DATA SHOWN Start Marker
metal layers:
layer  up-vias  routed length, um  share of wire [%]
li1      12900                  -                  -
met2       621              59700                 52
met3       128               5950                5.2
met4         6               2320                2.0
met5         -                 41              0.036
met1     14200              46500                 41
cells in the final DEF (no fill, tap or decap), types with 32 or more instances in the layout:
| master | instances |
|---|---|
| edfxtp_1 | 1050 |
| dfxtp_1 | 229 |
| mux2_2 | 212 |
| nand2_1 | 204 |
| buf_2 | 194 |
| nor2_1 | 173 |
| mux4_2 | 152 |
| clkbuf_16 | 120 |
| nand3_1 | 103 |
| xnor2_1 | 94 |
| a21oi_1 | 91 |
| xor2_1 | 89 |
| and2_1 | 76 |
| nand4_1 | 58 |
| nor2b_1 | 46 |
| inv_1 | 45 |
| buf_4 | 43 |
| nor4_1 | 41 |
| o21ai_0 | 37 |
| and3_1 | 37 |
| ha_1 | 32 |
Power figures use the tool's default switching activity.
===== config.mk =====
export PLATFORM = sky130hd
export DESIGN_NAME = kvs_cordic_cell
export DESIGN_NICKNAME = d
export VERILOG_FILES = /design/src/rtl/kvs_pkg.sv /design/src/rtl/kvs_cordic_cell.sv
export SDC_FILE = /design/constraint.sdc
export NUM_CORES = 1
export LEC_CHECK = 0
export BUFFER_PORTS_ARGS = -buffer_cell sky130_fd_sc_hd__buf_2
export CORE_AREA = 2 2 231 233
export DETAILED_ROUTE_END_ITERATION = 10
export DIE_AREA = 0 0 233 235
export GPL_ROUTABILITY_DRIVEN = 0
export SLEW_MARGIN = 40
export SYNTH_ARGS = -nofsm -noshare
export SYNTH_HDL_FRONTEND = slang
export SYNTH_SLANG_ARGS = --single-unit

===== constraint.sdc =====
create_clock -name clk -period 6.3 [get_ports clk]
set_clock_uncertainty 0.15 [all_clocks]
set_input_delay 0.315 -clock clk [delete_from_list [all_inputs] [get_ports clk]]
set_output_delay 0.315 -clock clk [all_outputs]
set_load 0.1 [all_outputs]

===== src/rtl/kvs_pkg.sv =====
`default_nettype none
// ----------------------------------------------------------------------------
// Kinematic vehicle step package
// Shared widths, fixed-point constants, stage bundles and helper functions.
// ----------------------------------------------------------------------------
package kvs_pkg;

  localparam int DATA_W      = 32;
  localparam int DT_W        = 16;
  localparam int IWB_W       = 18;
  localparam int CFG_INDEX_W = 4;
  localparam int CFG_DATA_W  = 18;
  localparam int CW          = 34;
  localparam int RW          = 36;
  localparam int SUM_W       = 52;

  localparam logic [CFG_INDEX_W-1:0] REG_STEP_TIME     = CFG_INDEX_W'(0);
  localparam logic [CFG_INDEX_W-1:0] REG_INV_WHEELBASE = CFG_INDEX_W'(1);

  localparam logic [DT_W-1:0]  STEP_TIME_RST     = 16'd6554;
  localparam logic [IWB_W-1:0] INV_WHEELBASE_RST = 18'd24545;

  localparam logic signed [RW-1:0] PI_Q28      = 36'sd843314857;
  localparam logic signed [RW-1:0] TWO_PI_Q28  = 36'sd1686629713;
  localparam logic signed [RW-1:0] HALF_PI_Q30 = 36'sd1686629713;
  localparam logic signed [RW-1:0] PI_Q30      = 36'sd3373259426;

  localparam logic signed [CW-1:0] GAIN_Q30 = 34'sd652032874;
  localparam logic signed [CW-1:0] ONE_Q30  = 34'sd1073741824;

  localparam logic signed [SUM_W-1:0] SAT_MAX = 52'sd2147483647;
  localparam logic signed [SUM_W-1:0] SAT_MIN = -52'sd2147483648;

  typedef logic signed [DATA_W-1:0] word_t;

  typedef struct packed {
    word_t pos_x;
    word_t pos_y;
    word_t heading;
    word_t speed;
    word_t steer;
    word_t accel;
    logic  flip;
  } side_t;

  typedef struct packed {
    logic signed [CW-1:0] x;
    logic signed [CW-1:0] y;
    logic signed [CW-1:0] z;
    side_t                side;
  } rot_t;

  typedef struct packed {
    word_t new_x;
    word_t new_y;
    word_t new_heading;
    word_t new_speed;
    logic  overflow;
  } res_t;

  // arctan(2^-i) in Q2.30, rounded
  function automatic logic signed [CW-1:0] atan_q30(input logic [4:0] i);
    logic signed [CW-1:0] r;
    unique case (i)
      5'd0:    r = 34'sd843314857;
      5'd1:    r = 34'sd497837829;
      5'd2:    r = 34'sd263043837;
      5'd3:    r = 34'sd133525159;
      5'd4:    r = 34'sd67021687;
      5'd5:    r = 34'sd33543516;
      5'd6:    r = 34'sd16775851;
      5'd7:    r = 34'sd8388437;
      5'd8:    r = 34'sd4194283;
      5'd9:    r = 34'sd2097149;
      5'd10:   r = 34'sd1048576;
      5'd31:   r = 34'sd1;
      default: r = 34'sd1 <<< (5'd30 - i);
    endcase
    return r;
  endfunction

  // saturate to 32 bits, MSB of the result is the overflow flag
  function automatic logic [DATA_W:0] sat32(input logic signed [SUM_W-1:0] v);
    logic [DATA_W:0] r;
    priority if (v > SAT_MAX) begin
      r = {1'b1, SAT_MAX[DATA_W-1:0]};
    end else if (v < SAT_MIN) begin
      r = {1'b1, SAT_MIN[DATA_W-1:0]};
    end else begin
      r = {1'b0, v[DATA_W-1:0]};
    end
    return r;
  endfunction

endpackage
`default_nettype wire


===== src/rtl/kvs_cordic_cell.sv =====
`default_nettype none
// ----------------------------------------------------------------------------
// CORDIC rotation cell
// One micro-rotation by arctan(2^-STAGE); passes the vehicle state along.
// ----------------------------------------------------------------------------
module kvs_cordic_cell
  import kvs_pkg::*;
#(
  parameter int STAGE = 0
) (
  input  logic clk,
  input  logic rst,
  input  logic en,
  input  logic in_valid,
  input  rot_t in_rot,
  output logic out_valid,
  output rot_t out_rot
);

  localparam logic [4:0] SHIFT = 5'(STAGE);

  logic signed [CW-1:0] dx;
  logic signed [CW-1:0] dy;
  logic signed [CW-1:0] ang;
  rot_t                 rot_next;

  always_comb begin
    dx       = $signed(in_rot.y) >>> SHIFT;
    dy       = $signed(in_rot.x) >>> SHIFT;
    ang      = atan_q30(SHIFT);
    rot_next = in_rot;
    if (!in_rot.z[CW-1]) begin
      rot_next.x = $signed(in_rot.x) - dx;
      rot_next.y = $signed(in_rot.y) + dy;
      rot_next.z = $signed(in_rot.z) - ang;
    end else begin
      rot_next.x = $signed(in_rot.x) + dx;
      rot_next.y = $signed(in_rot.y) - dy;
      rot_next.z = $signed(in_rot.z) + ang;
    end
  end

  always_ff @(posedge clk) begin
    if (rst) begin
      out_valid <= 1'b0;
    end else if (en) begin
      out_valid <= in_valid;
    end
  end

  always_ff @(posedge clk) begin
    if (en) begin
      out_rot <= rot_next;
    end
  end

endmodule
`default_nettype wire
DATA SHOWN End Marker
> [PROBLEM STATEMENT]:
Pick out the lines above that hold the string "instances" and show them.

> [RESULT FOR THIS TASK]:
cells in the final DEF (no fill, tap or decap), types with 32 or more instances in the layout:
| master | instances |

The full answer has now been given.